Scanning Tunneling Microscopy of Covalent Organic Frameworks

Summer 2016

Patrick Forrester : Physics

Mentor: Michael F. Crommie

In the past ten years, scientific interest has grown in the field of two dimensional self-assembled molecular structures because of their promise for flexible nanoscale electronic applications including single molecule sensing, improved photovoltaics, and organic light-emitting diodes. Covalent Organic Frameworks (COFs) are strong candidates for these applications by virtue of their mechanical and thermal stability, transparency to visible light, and ease of large scale production, which could potentially revolutionize electronics and alternative energy.

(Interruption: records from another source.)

**src/rtl/bp_cce_pkg.sv**
```systemverilog
// rtl/bp_cce_pkg.sv - coherence states, directory entry layout and sweep FSM states for the CCE directory read-out
package bp_cce_pkg;

  typedef enum logic [2:0] {
    e_COH_I = 3'b000,
    e_COH_S = 3'b001,
    e_COH_E = 3'b010,
    e_COH_F = 3'b011,
    e_COH_B = 3'b100,
    e_COH_M = 3'b110,
    e_COH_O = 3'b111
  } bp_coh_states_e;

  localparam int dir_tag_width_gp = 20;

  typedef struct packed {
    logic [dir_tag_width_gp-1:0] tag;
    bp_coh_states_e              state;
  } bp_cce_dir_entry_s;

  typedef enum logic [1:0] {
    e_IDLE,
    e_READ,
    e_DRAIN,
    e_DONE
  } bp_cce_sharers_state_e;

  function automatic int safe_clog2(input int n);
    return (n <= 1) ? 1 : $clog2(n);
  endfunction

endpackage

```
**src/rtl/bp_cce_dir_row_match.sv**
```systemverilog
// rtl/bp_cce_dir_row_match.sv - tag-compares one directory row, reporting per-entry hits, lowest hit offset/state and multi-hit
module bp_cce_dir_row_match
  import bp_cce_pkg::*;
#(
  parameter int entries_per_row_p = 2,
  parameter int tag_width_p       = 20,
  localparam int entry_width_lp   = tag_width_p + 3,
  localparam int off_width_lp     = safe_clog2(entries_per_row_p)
) (
  input  logic [entries_per_row_p*entry_width_lp-1:0] row_i,
  input  logic [tag_width_p-1:0]                      tag_i,
  output logic [entries_per_row_p-1:0]                hits_o,
  output logic                                        multi_hit_o,
  output logic [off_width_lp-1:0]                     way_off_o,
  output logic [2:0]                                  state_o
);

  always_comb begin
    hits_o    = '0;
    way_off_o = '0;
    state_o   = 3'(e_COH_I);
    for (int i = 0; i < entries_per_row_p; i++) begin
      hits_o[i] = (row_i[i*entry_width_lp+3 +: tag_width_p] == tag_i)
               && (row_i[i*entry_width_lp +: 3] != 3'(e_COH_I));
    end
    // Walk downward so the lowest hitting way is the one left standing.
    for (int i = entries_per_row_p-1; i >= 0; i--) begin
      if (hits_o[i]) begin
        way_off_o = off_width_lp'(i);
        state_o   = row_i[i*entry_width_lp +: 3];
      end
    end
    multi_hit_o = (hits_o & (hits_o - entries_per_row_p'(1))) != '0;
  end

endmodule

```
**src/rtl/bp_cce_dir_sharers_collect.sv**
```systemverilog
// rtl/bp_cce_dir_sharers_collect.sv - sweeps one directory way-group and builds per-LCE sharer vectors; BP_CCE_SHARERS_LRU_CAPTURE_EN adds LRU entry capture
module bp_cce_dir_sharers_collect
  import bp_cce_pkg::*;
#(
  parameter int num_lce_p         = 4,
  parameter int lce_assoc_p       = 4,
  parameter int entries_per_row_p = 2,
  parameter int tag_width_p       = 20,
  parameter int way_group_width_p = 6,
  localparam int lce_assoc_width_lp = $clog2(lce_assoc_p),
  localparam int lce_id_width_lp    = safe_clog2(num_lce_p),
  localparam int rows_per_lce_lp    = lce_assoc_p / entries_per_row_p,
  localparam int num_rows_lp        = num_lce_p * rows_per_lce_lp,
  localparam int row_width_lp       = safe_clog2(num_rows_lp),
  localparam int entry_width_lp     = tag_width_p + 3,
  localparam int off_width_lp       = safe_clog2(entries_per_row_p)
) (
  input  logic                                        clk_i,
  input  logic                                        reset_n_i,
  input  logic                                        start_v_i,
  output logic                                        ready_o,
  input  logic [tag_width_p-1:0]                      tag_i,
  input  logic [way_group_width_p-1:0]                way_group_i,
`ifdef BP_CCE_SHARERS_LRU_CAPTURE_EN
  input  logic [lce_id_width_lp-1:0]                  req_lce_i,
  input  logic [lce_assoc_width_lp-1:0]               lru_way_i,
  output logic [2:0]                                  lru_coh_state_o,
  output logic [tag_width_p-1:0]                      lru_tag_o,
`endif
  output logic                                        dir_r_v_o,
  output logic [way_group_width_p+row_width_lp-1:0]   dir_addr_o,
  input  logic [entries_per_row_p*entry_width_lp-1:0] dir_data_i,
  output logic                                        sharers_v_o,
  output logic [num_lce_p-1:0]                        sharers_hits_o,
  output logic [num_lce_p*lce_assoc_width_lp-1:0]     sharers_ways_o,
  output logic [num_lce_p*3-1:0]                      sharers_coh_states_o,
  output logic                                        multi_hit_o
);

  bp_cce_sharers_state_e            state_r;
  logic [tag_width_p-1:0]           tag_r;
  logic [way_group_width_p-1:0]     wg_r;
  logic [row_width_lp-1:0]          row_r;
  logic [lce_id_width_lp-1:0]       lce_r;
  logic [lce_assoc_width_lp-1:0]    way_base_r;
  logic                             pipe_v_r;
  logic [lce_id_width_lp-1:0]       pipe_lce_r;
  logic [lce_assoc_width_lp-1:0]    pipe_way_base_r;

  logic [entries_per_row_p-1:0]     match_hits;
  logic                             match_multi;
  logic [off_width_lp-1:0]          match_off;
  logic [2:0]                       match_state;
  logic [lce_assoc_width_lp-1:0]    match_way;
  logic                             accept, last_row, last_blk;

  assign dir_addr_o = {wg_r, row_r};
  assign accept     = start_v_i && (state_r == e_IDLE || state_r == e_DONE);
  assign last_row   = row_r == row_width_lp'(num_rows_lp-1);
  assign last_blk   = way_base_r == lce_assoc_width_lp'(lce_assoc_p-entries_per_row_p);
  assign match_way  = pipe_way_base_r + lce_assoc_width_lp'(match_off);

  bp_cce_dir_row_match #(
    .entries_per_row_p(entries_per_row_p),
    .tag_width_p      (tag_width_p)
  ) row_match (
    .row_i      (dir_data_i),
    .tag_i      (tag_r),
    .hits_o     (match_hits),
    .multi_hit_o(match_multi),
    .way_off_o  (match_off),
    .state_o    (match_state)
  );

  always_ff @(posedge clk_i) begin
    if (!reset_n_i) begin
      state_r              <= e_IDLE;
      ready_o              <= 1'b1;
      dir_r_v_o            <= 1'b0;
      sharers_v_o          <= 1'b0;
      sharers_hits_o       <= '0;
      sharers_ways_o       <= '0;
      sharers_coh_states_o <= {num_lce_p{3'(e_COH_I)}};
      multi_hit_o          <= 1'b0;
      tag_r                <= '0;
      wg_r                 <= '0;
      row_r                <= '0;
      lce_r                <= '0;
      way_base_r           <= '0;
      pipe_v_r             <= 1'b0;
      pipe_lce_r           <= '0;
      pipe_way_base_r      <= '0;
    end else begin
      // RAM data lags the strobe by one cycle; carry the row's owner alongside it.
      pipe_v_r        <= dir_r_v_o;
      pipe_lce_r      <= lce_r;
      pipe_way_base_r <= way_base_r;
      case (state_r)
        e_IDLE, e_DONE: begin
          if (accept) begin
            state_r              <= e_READ;
            ready_o              <= 1'b0;
            dir_r_v_o            <= 1'b1;
            sharers_v_o          <= 1'b0;
            tag_r                <= tag_i;
            wg_r                 <= way_group_i;
            row_r                <= '0;
            lce_r                <= '0;
            way_base_r           <= '0;
            sharers_hits_o       <= '0;
            sharers_ways_o       <= '0;
            sharers_coh_states_o <= {num_lce_p{3'(e_COH_I)}};
            multi_hit_o          <= 1'b0;
          end
        end
        e_READ: begin
          if (last_row) begin
            state_r   <= e_DRAIN;
            dir_r_v_o <= 1'b0;
          end else begin
            row_r <= row_r + row_width_lp'(1);
            if (last_blk) begin
              way_base_r <= '0;
              lce_r      <= lce_r + lce_id_width_lp'(1);
            end else begin
              way_base_r <= way_base_r + lce_assoc_width_lp'(entries_per_row_p);
            end
          end
        end
        e_DRAIN: begin
          state_r     <= e_DONE;
          sharers_v_o <= 1'b1;
          ready_o     <= 1'b1;
        end
        default: state_r <= e_IDLE;
      endcase
      if (pipe_v_r && (|match_hits)) begin
        if (sharers_hits_o[pipe_lce_r]) begin
          multi_hit_o <= 1'b1;
        end else begin
          sharers_hits_o[pipe_lce_r]                                             <= 1'b1;
          sharers_ways_o[int'(pipe_lce_r)*lce_assoc_width_lp +: lce_assoc_width_lp] <= match_way;
          sharers_coh_states_o[int'(pipe_lce_r)*3 +: 3]                          <= match_state;
          if (match_multi) multi_hit_o <= 1'b1;
        end
      end
    end
  end

`ifdef BP_CCE_SHARERS_LRU_CAPTURE_EN
  logic [lce_id_width_lp-1:0]    req_lce_r;
  logic [lce_assoc_width_lp-1:0] lru_way_r;
  logic [lce_assoc_width_lp-1:0] lru_diff;
  logic                          lru_in_row;
  logic [entry_width_lp-1:0]     lru_entry;

  // The LRU way lies in the current row when its distance from the row's way base is below the row width.
  assign lru_diff   = lru_way_r - pipe_way_base_r;
  assign lru_in_row = {1'b0, lru_diff} < (lce_assoc_width_lp+1)'(entries_per_row_p);
  assign lru_entry  = dir_data_i[int'(lru_diff[off_width_lp-1:0])*entry_width_lp +: entry_width_lp];

  always_ff @(posedge clk_i) begin
    if (!reset_n_i) begin
      req_lce_r       <= '0;
      lru_way_r       <= '0;
      lru_coh_state_o <= 3'(e_COH_I);
      lru_tag_o       <= '0;
    end else if (accept) begin
      req_lce_r       <= req_lce_i;
      lru_way_r       <= lru_way_i;
      lru_coh_state_o <= 3'(e_COH_I);
      lru_tag_o       <= '0;
    end else if (pipe_v_r && pipe_lce_r == req_lce_r && lru_in_row) begin
      lru_coh_state_o <= lru_entry[2:0];
      lru_tag_o       <= lru_entry[entry_width_lp-1:3];
    end
  end
`endif

endmodule

```
**config.mk**
```make
export PLATFORM = sky130hd
export DESIGN_NAME = bp_cce_dir_sharers_collect
export DESIGN_NICKNAME = d
export VERILOG_FILES = /design/src/rtl/bp_cce_pkg.sv /design/src/rtl/bp_cce_dir_row_match.sv /design/src/rtl/bp_cce_dir_sharers_collect.sv
export SDC_FILE = /design/constraint.sdc
export NUM_CORES = 1
export LEC_CHECK = 0
export BUFFER_PORTS_ARGS = -buffer_cell sky130_fd_sc_hd__buf_2
export CAP_MARGIN = 10
export CORE_MARGIN = 2
export CORE_UTILIZATION = 55
export CTS_BUF_LIST = sky130_fd_sc_hd__clkbuf_8
export DETAILED_ROUTE_END_ITERATION = 6
export GPL_TIMING_DRIVEN = 0
export PLACE_DENSITY = 0.93
export SLEW_MARGIN = 40
export SYNTH_ARGS = -nofsm -noshare
export SYNTH_HDL_FRONTEND = slang
export SYNTH_SLANG_ARGS = --single-unit
```
**constraint.sdc**
```tcl
create_clock -name clk_i -period 3.6 [get_ports clk_i]
set_input_delay 0 -clock clk_i [delete_from_list [all_inputs] [get_ports clk_i]]
set_output_delay 0 -clock clk_i [all_outputs]
set_load 0.05 [all_outputs]
```
=== Word level (Yosys, flattened, before mapping) ===
Index checks and enable logic that the tools add are counted.

* Add/subtract/negate cells: 7
* Multiply operators: 1
* Magnitude comparators: 2
* Equal/unequal tests: 11
* Shift operators: 4
* Multiplexer cells: 48
* Bitwise logic cells: 2
* Reduce and logical (&&, ||, !) cells: 20

{| class="wikitable"
|+ Operator list
! operator !! number
|-
| $mux W12 || 5
|-
| $eq A20 B20 Y1 || 2
|-
| $mux W8 || 5
|-
| $neg A3 Y33 || 1
|-
| $neg A4 Y33 || 1
|-
| $shift A2 B33 Y8 const A || 1
|-
| $shift A3 B33 Y12 const A || 1
|-
| $shiftx A2 B33 Y8 || 1
|-
| $shiftx A3 B33 Y12 || 1
|-
| $mux W4 || 5
|-
| $mux W2 || 7
|-
| $bwmux W12 || 1
|-
| $mux W1 || 12
|-
| $mux W3 || 4
|-
| $bwmux W8 || 1
|-
| $ne A2 B2 Y1 const B || 4
|-
| $pmux W2 S2 || 2
|-
| $eq A2 B2 Y1 const B || 3
|-
| $pmux W2 S3 || 1
|-
| $pmux W3 S2 || 1
|-
| $reduce_and A2 Y1 || 3
|-
| $reduce_and A3 Y1 || 2
|-
| $reduce_bool A2 Y1 || 3
|-
| $reduce_bool A3 Y1 || 2
|-
| 20 further kinds || 26
|}

* Bits in registers: 68
* Input port bits: 75
* Output and inout bits: 37
* Logic and storage cells: 111

=== Longest topological paths before layout ===
* Depth after elaboration: 9
* Mapped depth: 8
* Gate-level depth less buffers: 7

=== Hierarchy ===
Synthesis repeated with hierarchy kept, for this count alone.

* Cells, all modules: 372
* Area total of the unflattened synthesis: 3,240.6 µm²

{| class="wikitable"
|+ By module, submodules not included
! module !! times used !! cells each !! area each (µm²) !! seq. area each (µm²)
|-
| bp_cce_dir_sharers_collect || 1 || 303 || 2,702.6 || 1,321.3
|-
| bp_cce_dir_row_match || 1 || 69 || 538.0 || 0.0
|}

=== Worst setup path after synthesis ===
OpenSTA, ideal clock, no wires.

* Kind: flip-flop to flip-flop
* Start: register sharers_hits_o[3]
* End: register sharers_coh_states_o[8]
* Setup time: 133 ps
* Arrival: 1,877 ps
* Required time: 3,467 ps
* Slack: 1,590 ps
* Cell stages (with the launch flop): 7
* Buffers on the path: 0
* Period minus slack after synthesis: 2,010 ps
* Path through: dfxtp_1 -> mux4_2 -> nor2_4 -> nand2_1 -> o32ai_2 -> nand2b_1 -> o22ai_1

* Longest elaborated chain between the ends: 4

{| class="wikitable"
|+ RTL lines
! what !! RTL line !! text
|-
| start, declared || bp_cce_dir_sharers_collect.sv:34 || <nowiki>output logic [num_lce_p-1:0] sharers_hits_o,</nowiki>
|-
| start signal, assigned || bp_cce_dir_sharers_collect.sv:81 || <nowiki>sharers_hits_o <= '0;</nowiki>
|-
| start signal, assigned || bp_cce_dir_sharers_collect.sv:110 || <nowiki>sharers_hits_o <= '0;</nowiki>
|-
| start signal, assigned by index || bp_cce_dir_sharers_collect.sv:141 || <nowiki>sharers_hits_o[pipe_lce_r] <= 1'b1;</nowiki>
|-
| $bmux W1 S2 || bp_cce_dir_sharers_collect.sv:138 || <nowiki>if (sharers_hits_o[pipe_lce_r]) begin</nowiki>
|-
| $mux W1 (implied by the code) || bp_cce_dir_sharers_collect.sv:138 ||
|-
| $mux W12 || bp_cce_dir_sharers_collect.sv:138 ||
|-
| $mux W12 || bp_cce_dir_sharers_collect.sv:137 || <nowiki>if (pipe_v_r && (|match_hits)) begin</nowiki>
|-
| end signal, assigned || bp_cce_dir_sharers_collect.sv:83 || <nowiki>sharers_coh_states_o <= {num_lce_p{3'(e_COH_I)}};</nowiki>
|-
| end signal, assigned || bp_cce_dir_sharers_collect.sv:112 || <nowiki>sharers_coh_states_o <= {num_lce_p{3'(e_COH_I)}};</nowiki>
|-
| end signal, assigned by index || bp_cce_dir_sharers_collect.sv:143 || <nowiki>sharers_coh_states_o[int'(pipe_lce_r)*3 +: 3] <= match_state;</nowiki>
|-
| end, declared || bp_cce_dir_sharers_collect.sv:36 || <nowiki>output logic [num_lce_p*3-1:0] sharers_coh_states_o,</nowiki>
|}

No other way between the ends. The select of a mux whose other input is x is not followed.
A chain may end at the register's enable or synchronous reset.

=== Worst setup path after layout ===
* Start: register tag_r[3]
* End: register sharers_coh_states_o[10]

* Longest elaborated chain between the ends: 8
* Elaborated cells on any way between the ends: 12
* Classes of those cells: eq/ne (2); shift (1); mux (5); reduce/logical (4)

{| class="wikitable"
|+ RTL lines
! what !! RTL line !! text
|-
| start, declared || bp_cce_dir_sharers_collect.sv:41 || <nowiki>logic [tag_width_p-1:0] tag_r;</nowiki>
|-
| start signal, assigned || bp_cce_dir_sharers_collect.sv:105 || <nowiki>tag_r <= tag_i;</nowiki>
|-
| $eq A20 B20 Y1 || bp_cce_dir_row_match.sv:23 || <nowiki>hits_o[i] = (row_i[i*entry_width_lp+3 +: tag_width_p] == tag_i)</nowiki>
|-
| $logic_and A1 B1 Y1 || bp_cce_dir_row_match.sv:24 || <nowiki>&& (row_i[i*entry_width_lp +: 3] != 3'(e_COH_I));</nowiki>
|-
| $mux W3 (2 in series) || bp_cce_dir_row_match.sv:28 || <nowiki>if (hits_o[i]) begin</nowiki>
|-
| $shiftx A3 B33 Y12 || bp_cce_dir_sharers_collect.sv:143 ||
|-
| $bwmux W12 || bp_cce_dir_sharers_collect.sv:143 ||
|-
| $mux W12 || bp_cce_dir_sharers_collect.sv:138 ||
|-
| $mux W12 * || bp_cce_dir_sharers_collect.sv:137 ||
|}

Every way passes the cells marked *; elsewhere a longest branch is shown, timed or not.

==> results.sh <==
export IMPL_p_int_mw=1.44
export IMPL_antenna_found_initial=0
export IMPL_path_max_fanout=5
export IMPL_dpl_instance_area_mm2=0.00397
export IMPL_worst_slew_pin_slew_ns=0.632
export IMPL_clk_pin_slew_ns=0.07
export IMPL_die_h_um=81.7
export IMPL_setup_viol=0
export IMPL_grt_pass1_wl_um=16300
export IMPL_drtAntennaViolNets=0
export IMPL_clock_latency_ns=0.35
export IMPL_core_area_mm2=0.00589
export IMPL_syn_num_nets=471
export IMPL_rsz0062_at_grt="no"
export IMPL_cts_resized=0
export IMPL_synth_area_leaders="dfxtp_1 40%, xor2_1 11%, nand2_1 9.0%"
export IMPL_reg2reg_slack_ns=1.14
export IMPL_io_pins=112
export IMPL_slew_violations=0
export IMPL_viasPerCell=5.82
export IMPL_cts_made_buffers=9
export IMPL_power_density_mw_per_mm2=539
export IMPL_ff2ff_path_depth=6
export IMPL_cts_tree="done"
export IMPL_crit_type="reg2reg"
export IMPL_swShare_pct=39.7
export IMPL_synth_edf_count=0
export IMPL_syn_area_mm2=0.00332
export IMPL_p_leak_nw=1.96
export IMPL_port_buffer_count=111
export IMPL_relSlewSlack_pct=57.3
export IMPL_fmax_mhz=407
export IMPL_initial_core_util_pct=56.4
export IMPL_r2r_end="sharers_coh_states_o[10]"
export IMPL_first_pass_iters=7
export IMPL_grt_max_degree=11
export IMPL_max_stage_delay_ns=0.53
export IMPL_cap_violations=0
export IMPL_clkSinkCount=66
export IMPL_crit_chain="xor2_1 > nor4_2 > nand2_1 > nor2_2 > mux2i_1 > o21ai_0"
export IMPL_fin_worst_skew_ns=0.0109
export IMPL_first_iter_violations=341
export IMPL_synth_cell_types=44
export IMPL_synth_warnings=0
export IMPL_design_area_mm2=0.00441
export IMPL_hold_buffers=26
export IMPL_finalNetCount=619
export IMPL_ys_seq_area_share_pct=39.8
export IMPL_min_path_type="in2reg"
export IMPL_ys_ff_latch=66
export IMPL_p_comb_share_pct=34.8
export IMPL_synthCells=383
export IMPL_grt_pass1_vias=3488
export IMPL_crit_path_top_delay_cell="nor4_2"
export IMPL_tns_ns=0
export IMPL_track_usage_pct=32.6
export IMPL_required_ns=3.81
export IMPL_grt_ovfl_total=0
export IMPL_synth_top_cell_area_share_pct=39.8
export IMPL_drive_gt1_share_pct=28.4
export IMPL_n_antenna_cell=0
export IMPL_hold_path_end="dir_r_v_o"
export IMPL_cp_start_kind="flop"
export IMPL_reg2reg_from="tag_r[3]"
export IMPL_wirelength_um=10400
export IMPL_die_area_mm2=0.00667
export IMPL_pwr_share_seq_pct=39.8
export IMPL_drcViolationCount=0
export IMPL_globalplace_congestion=0.885
export IMPL_period_needed_ns=2.46
export IMPL_hpwl_um=6920
export IMPL_yosys_area_top_type="dfxtp_1"
export IMPL_netlist_top_cells_count="80 x nand2_1, 66 x dfxtp_1, 40 x xor2_1, 35 x a21oi_1, 22 x nor2_1"
export IMPL_syn2layout_area_growth_pct=33.0
export IMPL_end_kind="flop"
export IMPL_hold_path_depth=3
export IMPL_cts_root_buf="clkbuf_8"
export IMPL_async_reset_ff_share_pct=0
export IMPL_clock_power_share_pct=25.4
export IMPL_syn_avg_cell_area_um2=8.66
export IMPL_ir_drop_mv=0.515
export IMPL_cts_buffer_depth=2
export IMPL_finalCoreUtilization_pct=75.0
export IMPL_post_cts_buffers=0
export IMPL_die_width_um=81.7
export IMPL_finalHoldViolations=0
export IMPL_wl_per_cell_um=17.0
export IMPL_cts_htree_levels=3
export IMPL_hold_path_startpoint="start_v_i"
export IMPL_num_rows=28
export IMPL_arrival_ns=2.66
export IMPL_yosysMostFrequentCell="nand2_1"
export IMPL_p_sw_mw=0.945
export IMPL_vias=3550
export IMPL_status="finished clean"
export IMPL_finalCritPeriodShare_pct=68.2
export IMPL_synthFlopType="dfxtp_1"
layer usage:
layer	track usage, %	part of all wire [%]	up-vias
met5	0	0	-
met4	16.3	4.4	0
met3	8.35	6.8	59
met2	58.2	51	203
met1	35.8	38	1658
li1	-	-	1630
how the worst max path moves through the flow:
stage | to | cells past startpoint | startpoint
finish | sharers_coh_states_o[10] | 6 | tag_r[3]
global route | sharers_coh_states_o[9] | 6 | tag_r[3]
CTS | sharers_coh_states_o[10] | 6 | tag_r[10]
detailed placement | sharers_coh_states_o[10] | 6 | tag_r[10]
global placement | sharers_coh_states_o[10] | 6 | tag_r[10]
floorplan | sharers_coh_states_o[8] | 6 | sharers_hits_o[3]
kinds of logic (layout without fill, tap and decap cells):
family / after synthesis / after routing / synth area share (%)
multiplexers: 6 / 6 / 2.19
buffers and inverters: 23 / 175 / 2.87
flip-flops: 66 / 66 / 39.8
XOR/XNOR: 40 / 40 / 10.6
adder cells (fa/ha/maj): 13 / 13 / 4.90
AND/OR/NAND/NOR: 151 / 151 / 23.0
AO/OA/AOI/OAI: 84 / 84 / 16.7
sequential cells by signal, indices dropped and copies added (netlist names):
register              cells
state_r                   2
pipe_way_base_r           1
lce_r                     2
tag_r                    20
way_base_r                1
pipe_v_r                  1
ready_o                   1
sharers_coh_states_o     12
pipe_lce_r                2
sharers_v_o               1
sharers_hits_o            4
multi_hit_o               1
sharers_ways_o            8
row_r                     3
wg_r                      6
dir_r_v_o                 1
metrics by stage:
step | cells | hold slack [ns] | worst slack [ns] | power (mW)
floorplan | 383 | 0.136 | 1.59 | 1.51
global placement | 569 | 0.241 | 1.33 | 1.69
detailed placement | 569 | 0.246 | 1.31 | 1.73
CTS | 610 | 0.0348 | 1.27 | 2.35
global route | 610 | 0.0521 | 1.02 | 2.50
finish | 610 | 0.0472 | 1.14 | 2.38
critical path: cells and delay by family, from the launching register on:
family | cells | cell delay, ns
mux | 1 | 0.47
flops | 1 | 0.36
compound gates | 1 | 0.20
xor+xnor | 1 | 0.19
simple gates | 3 | 1.10
power by group through the flow:
stage | sequential [mW] | combinational (mW) | clock [mW]
after floorplan | 1.06 | 0.451 | 0
after global placement | 0.950 | 0.741 | 0
after detailed placement | 0.956 | 0.773 | 0
after CTS | 0.942 | 0.803 | 0.603
after global routing | 0.958 | 0.898 | 0.641
final | 0.948 | 0.828 | 0.604
layout by cell type (no fill, tap or decap), types with 6 or more instances in the layout:
| cell type | n |
|---|---|
| a21oi_1 | 35 |
| and2_1 | 6 |
| buf_2 | 112 |
| clkbuf_1 | 12 |
| clkbuf_8 | 10 |
| dfxtp_1 | 66 |
| dlygate4sd3_1 | 26 |
| ha_1 | 13 |
| inv_1 | 9 |
| nand2_1 | 80 |
| nand4_1 | 10 |
| nor2_1 | 22 |
| nor4_2 | 7 |
| o21ai_0 | 10 |
| o21ai_1 | 7 |
| xor2_1 | 40 |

Currently, two-dimensional COF synthesis is not well understood and relies heavily on trial and error, and there is little microscopy data available to resolve the structure of these materials at the atomic level. My research project will use scanning tunneling microscopy, which allows for atomic-scale resolution, to test candidate COF precursors in order to determine if in situ polymerization of ordered structures occurs on various metallic and insulating substrates using thermal activation. I will also perform scanning tunneling spectroscopy to measure the electronic properties of these COFs such as band gap, orbital overlap, and impurity states, all of which are essential measurements for determining device-based application viability of COFs.

I would like to thank SURF L&S and the Pergo Foundation for providing me with the financial freedom to pursue this project over the summer. I would also like to thank my adviser, Professor Michael Crommie, as well as Hsin-Zon Tsai, Daniel Rizzo, and Justin Lopez for their support and guidance. Without their help, I would be unable to conduct this research.